In many ways, though, it does seem that Haugeland is probably correct. For instance, the speed with which natural language speakers select the correct interpretation for an utterance would seem impossible using an "anomaly-identifying" algorithm like the one described above. If Haugeland and Lakoff are right, and metaphor recognition does not require us to attempt an anomalous literal reading first, the question is, how do we interpret speech? Do we consider all possible interpretations (literal, sarcastic, metaphorical) simultaneously and instantaneously pick the best one? It might be that a Gricean algorithm like the one above is inherently limited by a linear, symbol-processing approach to language--which also means that PT could best model human linguistic abilities if augmented by a PDP approach.

Violation of Conceptual Categories vs. Violation of Beliefs

There is yet another complication hidden within Grice's theory of maxims, which is dramatized by PT's current approach. PT cannot distinguish between metaphorical input and input that merely conflicts with her existing beliefs. Presumably, we don't always want PT to think we're speaking metaphorically when we tell her things that violate her most deeply-held beliefs (that is, her set of meaning relationships). At times, we'd rather have her consider the evidence we present, even if she for the moment, believes us to be wrong. Suppose that, for the sake of illustration, we program PT with a rigid, sexist view of the world. The following categorizing propositions are added to PT's meaning relationships:

  • Anything that is a doctor necessarily is a man.
  • Anything that is a man necessarily is not a woman.
  • Anything that is a woman necessarily is not a man.

Now we tell PT, Smith is a doctor, and ask, Can you deduce anything new? Since PT believes that all doctors are men, she naturally concludes, Smith is a man. Now suppose we input Smith is a woman, and then watch the cognitive processing that results. First, PT deduces that Smith is not a woman, based on the inference principle Anything that is a man necessarily is not a woman. From there, the cognitive processing continues: You seem to think that Smith is a woman. Smith is not a woman.

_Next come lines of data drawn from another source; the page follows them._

## config.mk

```make
export PLATFORM = sky130hd
export DESIGN_NAME = random_bitmap_slot_allocator_flat
export DESIGN_NICKNAME = d
export VERILOG_FILES = /design/src/rtl/rbsa_pkg.sv /design/src/rtl/rbsa_if.sv /design/src/rtl/random_bitmap_slot_allocator.sv /design/src/flat_wrapper.sv
export SDC_FILE = /design/constraint.sdc
export NUM_CORES = 1
export LEC_CHECK = 0
export BUFFER_PORTS_ARGS = -buffer_cell sky130_fd_sc_hd__buf_2
export CAP_MARGIN = 20
export CORE_MARGIN = 2
export CORE_UTILIZATION = 60
export DETAILED_ROUTE_END_ITERATION = 10
export PLACE_DENSITY = 0.83
export SYNTH_ARGS = -nofsm -noshare
export SYNTH_HDL_FRONTEND = slang
export SYNTH_SLANG_ARGS = --single-unit
```

## constraint.sdc

```tcl
create_clock -name clk -period 5.8 [get_ports clk]
set_input_delay 0.58 -clock clk [delete_from_list [all_inputs] [get_ports clk]]
set_output_delay 0.58 -clock clk [all_outputs]
set_load 0.05 [all_outputs]
```

## src/rtl/rbsa_pkg.sv

```systemverilog
`timescale 1ns / 1ps
// ----------------------------------------------------------------------------
// rbsa_pkg: shared definitions for the random bitmap slot allocator
// Field widths, operation and status codes, controller states and the
// reset value of the free-slot bitmap.
// ----------------------------------------------------------------------------
package rbsa_pkg;

  localparam int NUM_SLOTS = 32;
  localparam int SLOT_W    = 5;
  localparam int MASK_W    = 32;
  localparam int CNT_W     = 6;
  localparam int RND_W     = 32;
  localparam int STATUS_W  = 2;

  // Remainder digits retired per cycle by the divider.
  localparam int DIV_DIGIT = 2;
  localparam int DIV_STEPS = RND_W / DIV_DIGIT;
  localparam int STEP_W    = $clog2(DIV_STEPS);

  localparam logic [MASK_W-1:0] RESET_MASK  = {MASK_W{1'b1}} >> (MASK_W - NUM_SLOTS);
  localparam logic [CNT_W-1:0]  RESET_COUNT = CNT_W'(NUM_SLOTS);

  localparam logic OP_ALLOC = 1'b0;
  localparam logic OP_FREE  = 1'b1;

  localparam logic [STATUS_W-1:0] ST_OK     = 2'd0;
  localparam logic [STATUS_W-1:0] ST_FULL   = 2'd1;
  localparam logic [STATUS_W-1:0] ST_DOUBLE = 2'd2;

  typedef enum logic [1:0] {
    S_IDLE,
    S_DIV,
    S_SCAN,
    S_EMIT
  } state_t;

endpackage

```

## src/rtl/rbsa_if.sv

```systemverilog
`timescale 1ns / 1ps
// ----------------------------------------------------------------------------
// rbsa_if: request and result channels of the slot allocator
// Valid/ready channels; a beat moves when valid and ready are both high.
// ----------------------------------------------------------------------------
interface rbsa_in_if;
  logic                          valid;
  logic                          ready;
  logic                          operation;
  logic [rbsa_pkg::SLOT_W-1:0]   slot_to_free;
  logic [rbsa_pkg::RND_W-1:0]    random_value;

  modport source (output valid, operation, slot_to_free, random_value, input ready);
  modport sink   (input valid, operation, slot_to_free, random_value, output ready);
endinterface

interface rbsa_out_if;
  logic                          valid;
  logic                          ready;
  logic [rbsa_pkg::SLOT_W-1:0]   granted_slot;
  logic [rbsa_pkg::STATUS_W-1:0] status;
  logic [rbsa_pkg::CNT_W-1:0]    free_count;

  modport source (output valid, granted_slot, status, free_count, input ready);
  modport sink   (input valid, granted_slot, status, free_count, output ready);
endinterface

```

## src/rtl/random_bitmap_slot_allocator.sv

```systemverilog
`timescale 1ns / 1ps
// ----------------------------------------------------------------------------
// random_bitmap_slot_allocator: free-slot bitmap with random choice
// Allocates the slot whose rank among the free slots is the random value
// modulo the free count; returns slots and flags double frees.
// ----------------------------------------------------------------------------
// Usage:
//   in_ch carries one request per beat: operation (0 allocate, 1 free),
//   slot_to_free and random_value. out_ch returns exactly one result beat
//   per request: granted_slot, status and the free count after the request.
//   One request is worked on at a time; in_ch.ready is high while idle.
//   Free requests and allocations on a full bitmap go from idle straight to
//   the emit state and then into the output register. An allocation runs a
//   remainder divider that retires two bits of random_value per cycle, then
//   a bit-serial rank scan over the bitmap; the scan length is set by the
//   granted slot.
//   A full bitmap is reported with status 1 and never blocks.
//   Reset (rst_n low, synchronous) marks every slot free and empties the
//   output register. A stalled receiver holds the result in the output
//   register; the block may take the next request and finish it, and then
//   waits until the output register is free.
// ----------------------------------------------------------------------------
module random_bitmap_slot_allocator (
  input  logic              clk,
  input  logic              rst_n,
  rbsa_in_if.sink           in_ch,
  rbsa_out_if.source        out_ch
);

  rbsa_pkg::state_t state_r, state_nxt;

  logic [rbsa_pkg::MASK_W-1:0]   mask_r, mask_nxt;
  logic [rbsa_pkg::CNT_W-1:0]    cnt_r, cnt_nxt;
  logic [rbsa_pkg::RND_W-1:0]    dvd_r, dvd_nxt;
  logic [rbsa_pkg::CNT_W-1:0]    rem_r, rem_nxt;
  logic [rbsa_pkg::STEP_W-1:0]   step_r, step_nxt;
  logic [rbsa_pkg::MASK_W-1:0]   scan_r, scan_nxt;
  logic [rbsa_pkg::SLOT_W-1:0]   idx_r, idx_nxt;
  logic [rbsa_pkg::SLOT_W-1:0]   res_slot_r, res_slot_nxt;
  logic [rbsa_pkg::STATUS_W-1:0] res_status_r, res_status_nxt;

  logic                          out_valid_r, out_valid_nxt;
  logic [rbsa_pkg::SLOT_W-1:0]   out_slot_r, out_slot_nxt;
  logic [rbsa_pkg::STATUS_W-1:0] out_status_r, out_status_nxt;
  logic [rbsa_pkg::CNT_W-1:0]    out_count_r, out_count_nxt;

  logic in_fire;
  logic emit_fire;
  logic div_done;
  logic scan_hit;
  logic start_div;

  localparam logic [rbsa_pkg::STEP_W-1:0] DIV_LAST = rbsa_pkg::STEP_W'(rbsa_pkg::DIV_STEPS - 1);
  localparam logic [rbsa_pkg::CNT_W-1:0]  SLOT_LIMIT = rbsa_pkg::CNT_W'(rbsa_pkg::NUM_SLOTS);

  // ---------------- control outputs ----------------
  always_comb begin
    in_ch.ready = (state_r == rbsa_pkg::S_IDLE);
    in_fire     = in_ch.valid && (state_r == rbsa_pkg::S_IDLE);
    emit_fire   = (state_r == rbsa_pkg::S_EMIT) && (!out_valid_r || out_ch.ready);
    div_done    = (state_r == rbsa_pkg::S_DIV) && (step_r == DIV_LAST);
    scan_hit    = (state_r == rbsa_pkg::S_SCAN) && scan_r[0] && (rem_r == '0);
    start_div   = in_fire && (in_ch.operation == rbsa_pkg::OP_ALLOC) && (cnt_r != '0);
  end

  // ---------------- next state ----------------
  always_comb begin
    state_nxt = state_r;
    unique case (state_r)
      rbsa_pkg::S_IDLE: begin
        if (start_div) begin
          state_nxt = rbsa_pkg::S_DIV;
        end else if (in_fire) begin
          state_nxt = rbsa_pkg::S_EMIT;
        end
      end
      rbsa_pkg::S_DIV: begin
        if (div_done) begin
          state_nxt = rbsa_pkg::S_SCAN;
        end
      end
      rbsa_pkg::S_SCAN: begin
        if (scan_hit) begin
          state_nxt = rbsa_pkg::S_EMIT;
        end
      end
      rbsa_pkg::S_EMIT: begin
        if (emit_fire) begin
          state_nxt = rbsa_pkg::S_IDLE;
        end
      end
      default: state_nxt = rbsa_pkg::S_IDLE;
    endcase
  end

  // ---------------- datapath ----------------
  always_comb begin
    logic [rbsa_pkg::CNT_W:0] part1;
    logic [rbsa_pkg::CNT_W:0] part2;
    logic [rbsa_pkg::CNT_W:0] divisor;

    mask_nxt       = mask_r;
    cnt_nxt        = cnt_r;
    dvd_nxt        = dvd_r;
    rem_nxt        = rem_r;
    step_nxt       = step_r;
    scan_nxt       = scan_r;
    idx_nxt        = idx_r;
    res_slot_nxt   = res_slot_r;
    res_status_nxt = res_status_r;

    // Two restoring remainder steps per cycle; the partial remainder stays
    // below the free count, so seven bits hold the shifted value.
    divisor = {1'b0, cnt_r};
    part1   = {rem_r, dvd_r[rbsa_pkg::RND_W-1]};
    if (part1 >= divisor) begin
      part1 = part1 - divisor;
    end
    part2 = {part1[rbsa_pkg::CNT_W-1:0], dvd_r[rbsa_pkg::RND_W-2]};
    if (part2 >= divisor) begin
      part2 = part2 - divisor;
    end

    if (in_fire) begin
      res_slot_nxt   = '0;
      res_status_nxt = rbsa_pkg::ST_OK;
      if (in_ch.operation == rbsa_pkg::OP_FREE) begin
        if ({1'b0, in_ch.slot_to_free} < SLOT_LIMIT) begin
          if (mask_r[in_ch.slot_to_free]) begin
            res_status_nxt = rbsa_pkg::ST_DOUBLE;
          end else begin
            mask_nxt[in_ch.slot_to_free] = 1'b1;
            cnt_nxt = cnt_r + 1'b1;
          end
        end
      end else if (cnt_r == '0) begin
        res_status_nxt = rbsa_pkg::ST_FULL;
      end else begin
        dvd_nxt  = in_ch.random_value;
        rem_nxt  = '0;
        step_nxt = '0;
      end
    end

    if (state_r == rbsa_pkg::S_DIV) begin
      rem_nxt  = part2[rbsa_pkg::CNT_W-1:0];
      dvd_nxt  = {dvd_r[rbsa_pkg::RND_W-3:0], 2'b00};
      step_nxt = step_r + 1'b1;
      if (div_done) begin
        scan_nxt = mask_r;
        idx_nxt  = '0;
      end
    end

    // The remainder is the rank still to skip; each free slot passed
    // counts it down until the wanted one sits in the low bit.
    if (state_r == rbsa_pkg::S_SCAN) begin
      scan_nxt = scan_r >> 1;
      idx_nxt  = idx_r + 1'b1;
      if (scan_hit) begin
        mask_nxt[idx_r] = 1'b0;
        cnt_nxt         = cnt_r - 1'b1;
        res_slot_nxt    = idx_r;
        res_status_nxt  = rbsa_pkg::ST_OK;
      end else if (scan_r[0]) begin
        rem_nxt = rem_r - 1'b1;
      end
    end
  end

  // ---------------- output register ----------------
  always_comb begin
    out_valid_nxt  = out_valid_r;
    out_slot_nxt   = out_slot_r;
    out_status_nxt = out_status_r;
    out_count_nxt  = out_count_r;
    if (emit_fire) begin
      out_valid_nxt  = 1'b1;
      out_slot_nxt   = res_slot_r;
      out_status_nxt = res_status_r;
      out_count_nxt  = cnt_r;
    end else if (out_ch.ready) begin
      out_valid_nxt = 1'b0;
    end
  end

  assign out_ch.valid        = out_valid_r;
  assign out_ch.granted_slot = out_slot_r;
  assign out_ch.status       = out_status_r;
  assign out_ch.free_count   = out_count_r;

  always_ff @(posedge clk) begin
    if (!rst_n) begin
      state_r     <= rbsa_pkg::S_IDLE;
      mask_r      <= rbsa_pkg::RESET_MASK;
      cnt_r       <= rbsa_pkg::RESET_COUNT;
      out_valid_r <= 1'b0;
    end else begin
      state_r     <= state_nxt;
      mask_r      <= mask_nxt;
      cnt_r       <= cnt_nxt;
      out_valid_r <= out_valid_nxt;
    end
  end

  always_ff @(posedge clk) begin
    dvd_r        <= dvd_nxt;
    rem_r        <= rem_nxt;
    step_r       <= step_nxt;
    scan_r       <= scan_nxt;
    idx_r        <= idx_nxt;
    res_slot_r   <= res_slot_nxt;
    res_status_r <= res_status_nxt;
    out_slot_r   <= out_slot_nxt;
    out_status_r <= out_status_nxt;
    out_count_r  <= out_count_nxt;
  end

endmodule

```

## src/flat_wrapper.sv

```systemverilog
// flat-port wrapper written by rule: the top's interface ports become plain ports
module random_bitmap_slot_allocator_flat 
  (clk, rst_n, in_ch_valid, in_ch_operation, in_ch_slot_to_free, in_ch_random_value, in_ch_ready, out_ch_valid, out_ch_granted_slot, out_ch_status, out_ch_free_count, out_ch_ready);
  rbsa_in_if in_ch_i ();
  rbsa_out_if out_ch_i ();
  input  logic clk;
  input  logic rst_n;
  input wire logic [$bits(in_ch_i.valid)-1:0] in_ch_valid;
  input wire logic [$bits(in_ch_i.operation)-1:0] in_ch_operation;
  input wire logic [$bits(in_ch_i.slot_to_free)-1:0] in_ch_slot_to_free;
  input wire logic [$bits(in_ch_i.random_value)-1:0] in_ch_random_value;
  output wire logic [$bits(in_ch_i.ready)-1:0] in_ch_ready;
  output wire logic [$bits(out_ch_i.valid)-1:0] out_ch_valid;
  output wire logic [$bits(out_ch_i.granted_slot)-1:0] out_ch_granted_slot;
  output wire logic [$bits(out_ch_i.status)-1:0] out_ch_status;
  output wire logic [$bits(out_ch_i.free_count)-1:0] out_ch_free_count;
  input wire logic [$bits(out_ch_i.ready)-1:0] out_ch_ready;
  assign in_ch_i.valid = in_ch_valid;
  assign in_ch_i.operation = in_ch_operation;
  assign in_ch_i.slot_to_free = in_ch_slot_to_free;
  assign in_ch_i.random_value = in_ch_random_value;
  assign in_ch_ready = in_ch_i.ready;
  assign out_ch_valid = out_ch_i.valid;
  assign out_ch_granted_slot = out_ch_i.granted_slot;
  assign out_ch_status = out_ch_i.status;
  assign out_ch_free_count = out_ch_i.free_count;
  assign out_ch_i.ready = out_ch_ready;
  random_bitmap_slot_allocator u_core (.clk(clk), .rst_n(rst_n), .in_ch(in_ch_i), .out_ch(out_ch_i));
endmodule
```

==> impl_metrics.csv, run 1 <==
group,metric,value,unit
run_status,outcome,"completed",
floorplan,die_x,114,um
route,postRouteAntennaNets,0,
grt,grt.met3_usage,7.07,%
pwr,p_leak,0.00296,uW
route,viasPerCell,6.04,
worst_setup_path,worstPathRequired,6150,ps
layout,layout-drive-gt1-share,21.9,%
route,drt_iter0_markers,447,
route,dr.pass1.iters,7,
yosys,yosys-top-cells-area,"edfxtp_1 35%, dfxtp_1 16%, nand2_1 5.6%",
layout,fillCellCount,869,
worst_hold_path,hold_class,"input port to register",
worst_setup_path,cpLargestDelayFamily,"compound AO/OA/AOI/OAI gates",
yosys,async_flop_share,0,%
cts,tritoncts,"built",
route,remaining_drc_errors,0,
timing,period_needed,4100,ps
placed_design,post-place-ws,1740,ps
worst_setup_path,arrival,4450,ps
grt,grt.busiest_layer,"met2",
yosys,yosys.area.top_type,"edfxtp_1",
route,vias,5324,
cts,clock_latency,430,ps
worst_setup_path,critPathBufInv,1,
pwr,power_frac_seq,36.5,%
pwr,ir_worst_vdd,401,uV
layout,nets,790,
yosys,ys_seq_area_share,50.4,%
placed_design,place_hpwl,10.7,mm
yosys,synth_mux_area_share,9.08,%
timing,slew_violations,0,
floorplan,ios,57,
pwr,p_sw,1400,uW
worst_setup_path,critPathCaptureType,"register",
worst_setup_path,critical_path_class,"register to register",
floorplan,initial_utilization,60.8,%
pwr,switching_share,35.4,%
cts,hold_buffers,0,
placed_design,port_buffers,56,
floorplan,rows,40,
timing,tightest_slew,917,ps
cts,h-tree-depth,4,
yosys,syn_inst,672,
yosys,syn-num-nets,740,
floorplan,core,11900,sq um
worst_setup_path,crit_path_max_fanout,9,
yosys,synth-simple-area-share,15.7,%
timing,holdWs,392,ps
grt,gr-total-overflow,0,
cts,post_cts_buffers,0,
layout,areaGrowthSynthToFinish,14.1,%
pwr,clkPwrFrac,27.9,%
yosys,synth-compound-area-share,14.9,%
timing,skew,7.02,ps
timing,finalCritPeriodShare,70.8,%
timing,slew_headroom,38.9,%
cts,clockBufferDepth,2,
floorplan,die_h,114,um
worst_setup_path,cp_cell_sequence,"inv_1 > ha_1 > a21oi_1 > o21ai_0 > a21oi_2 > mux2i_1 > ha_1 > nor2b_1 > o31a_1 > o21ai_0 > a21boi_1 > or4b_2 > o211ai_1",
grt,grt_pass1_vias,5175,
worst_setup_path,cpPeakStageDelay,700,ps
yosys,synth_fa_ha_area_share,4.72,%
grt,met2_usage,40.6,%
placed_design,gp_congestion,0.851,
yosys,avgSynthCellArea,10.7,sq um
pwr,power_density,481,nW/um^2
timing,setup_slack,1700,ps
cts,cts_made_buffers,17,
route,wl_per_cell,18.1,um
yosys,synth_top_family_by_area,"simple AND/OR/NAND/NOR gates",
grt,track_usage,25.8,%
pwr,power.internal,2560,uW
yosys,synth_top_area_share,34.6,%
yosys,syn-cell-area,7210,sq um
job,drv_cap,0,
timing,hold_violations,0,
timing,final.setup.tns,0,ps
yosys,synth_edf_count,83,
grt,grt_max_degree,76,
cts,postCtsResizedCells,0,
grt,grt_pass1_wl,25.9,mm
timing,setup_viol,0,
grt,grt_antenna_before_repair,0,
cts,clk_pin_slew_worst_paths,60,ps
yosys,synth_xor_area_share,1.82,%
yosys,yosys_register_bits,140,
worst_setup_path,start_kind,"register",
cts,cts.sinks,140,
worst_setup_path,crit_slowest_cell,"or4b_2",
layout,num_antenna_cells,0,
pwr,p_comb_share,35.6,%
route,wirelength,16.0,mm
grt,use_met1,34.1,%
timing,fmax,0.244,GHz
cts,cts_root_buf,"clkbuf_16",
yosys,ys_warn_count,0,
yosys,ys_types,71,
timing,rsz0062_at_grt,"no",
yosys,synth_ff_type,"edfxtp_1",
floorplan,fp.dieArea,12900,sq um
[layout make-up]
type	count	area, sq um	area share, %
Timing Repair Buffer	63	352	4.27
Clock inverter	12	143	1.73
Tap cell	147	184	2.24
Inverter	28	105	1.28
Clock buffer	20	457	5.55
Sequential cell	140	3630	44.2
Multi-Input combinational cell	472	3350	40.8
[cell usage in the layout (no fill, tap or decap), drive strengths merged, types with 5 or more instances in the layout]
cell	instances
ha	24
nor3b	11
mux4	8
a21oi	21
nor4	5
buf	62
mux2	35
mux2i	8
xnor2	8
edfxtp	83
nand3	14
nor2b	5
o21ai	55
dfxtp	57
nor3	11
clkinv	7
o211ai	5
clkbuf	21
inv	30
a22oi	5
nand2	108
nor2	33
and2	10
a21o	47
xor2	7
[power by group through the flow]
stage / clock network, uW / logic (uW) / registers [uW]
after global routing: 1150 / 1560 / 1460
after detailed placement: 0 / 1370 / 1460
final: 1100 / 1410 / 1440
after global placement: 0 / 1340 / 1450
after CTS: 1110 / 1390 / 1440
after floorplan: 0 / 1040 / 1450
[metrics by stage]
| step | instances | utilization, % | instance area, sq um | power, uW |
|---|---|---|---|---|
| finish | 882 | 69.3 | 8230 | 3960 |
| global route | 882 | 69.3 | 8230 | 4170 |
| CTS | 880 | 69.1 | 8190 | 3940 |
| detailed placement | 848 | 64.0 | 7590 | 2830 |
| global placement | 848 | 64.0 | 7590 | 2790 |
| floorplan | 672 | - | 7210 | 2500 |
[per-layer routing]
metal	vias to the layer above	wire, um
li1	2532	-
met3	38	1090
met5	-	0
met4	0	412
met1	2540	6910
met2	214	7590
[worst paths after layout]
check / start / slack, ps / end / depth (start not counted)
worst max register to register: u_core.cnt_r[2] / 1700 / u_core.rem_r[1] / 13
worst min-delay path: in_ch_random_value[1] / 390 / u_core.dvd_r[1] / 3
worst min register to register: u_core.res_slot_r[3] / 440 / u_core.out_ch.granted_slot[3] / 0
worst max-delay path: u_core.cnt_r[2] / 1700 / u_core.rem_r[1] / 13
[worst min-delay path: cells and delay by family]
kind | cells | cell delay [ps]
buffers and inverters | 1 | 70
muxes | 1 | 60
and+or+nand+nor | 1 | 70
[cells in the mapped netlist (3+ instances only)]
master and instances:
nand2_1 107, edfxtp_1 83, dfxtp_1 57, a21o_1 47, o21ai_0 44, mux2_2 34, nor2_1 31, inv_1 27
clkbuf_1 24, ha_1 24, a21oi_1 20, nand3_1 14, o21ai_1 11, and2_1 10, nor3_1 10, mux2i_1 8
mux4_2 8, xnor2_1 8, nor3b_1 7, xor2_1 7, buf_1 5, nor2b_1 5, o211ai_1 5, and3_1 4
a211oi_1 3, a22oi_2 3, a31oi_1 3, and3b_1 3, nor4_1 3, o31ai_1 3
[cells by family (layout without fill, tap and decap cells)]
| family | after synthesis | after routing |
|---|---|---|
| flops | 140 | 140 |
| compound gates | 161 | 161 |
| mux | 51 | 51 |
| xor+xnor | 15 | 15 |
| buf+inv | 60 | 123 |
| simple gates | 219 | 219 |
| fa+ha+maj | 26 | 26 |
[state kept, by name (all words and copies together) (netlist names), 4 cells and up]
signal,count
u_core.out_ch.free_count,6
u_core.rem_r,6
u_core.step_r,4
u_core.scan_r,32
u_core.cnt_r,6
u_core.idx_r,5
u_core.res_slot_r,5
u_core.out_ch.granted_slot,5
u_core.mask_r,32
u_core.dvd_r,32
Note: power is estimated with default switching activity, not from simulation.
==> inputs of run 2 (changes only) <==
--- a/config.mk
+++ b/config.mk
@@ -8,9 +8,9 @@
 export BUFFER_PORTS_ARGS = -buffer_cell sky130_fd_sc_hd__buf_2
 export CAP_MARGIN = 20
 export CORE_MARGIN = 2
-export CORE_UTILIZATION = 60
+export CORE_UTILIZATION = 54
 export DETAILED_ROUTE_END_ITERATION = 10
-export PLACE_DENSITY = 0.83
+export PLACE_DENSITY = 0.79
 export SYNTH_ARGS = -nofsm -noshare
 export SYNTH_HDL_FRONTEND = slang
 export SYNTH_SLANG_ARGS = --single-unit
==> constraint.sdc (replaced) <==
create_clock -name clk -period 3.35 [get_ports clk]
set_input_delay 0.335 -clock clk [delete_from_list [all_inputs] [get_ports clk]]
set_output_delay 0.335 -clock clk [all_outputs]
set_load 0.05 [all_outputs]
==> run 2 against run 1 <==
Sequential power rose by 71%. Via count rose by 2.5%. Clock power rose by 73%. Maximum frequency rose by 26%. Largest cell class unchanged.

PT emerges from cognitive processing, and finally responds: Taken literally, that seems impossible, given that Smith is a man. I accept the statement, taken figuratively. PT then adds It is as if Smith is a woman to her set of beliefs.

What could It is as if Smith is a woman possibly mean? It doesn't seem like anything a human speaker would conclude. Are there any analogous behaviors among humans? What happens in metaphor recognition when a speaker and listener have very different beliefs about what is true and false?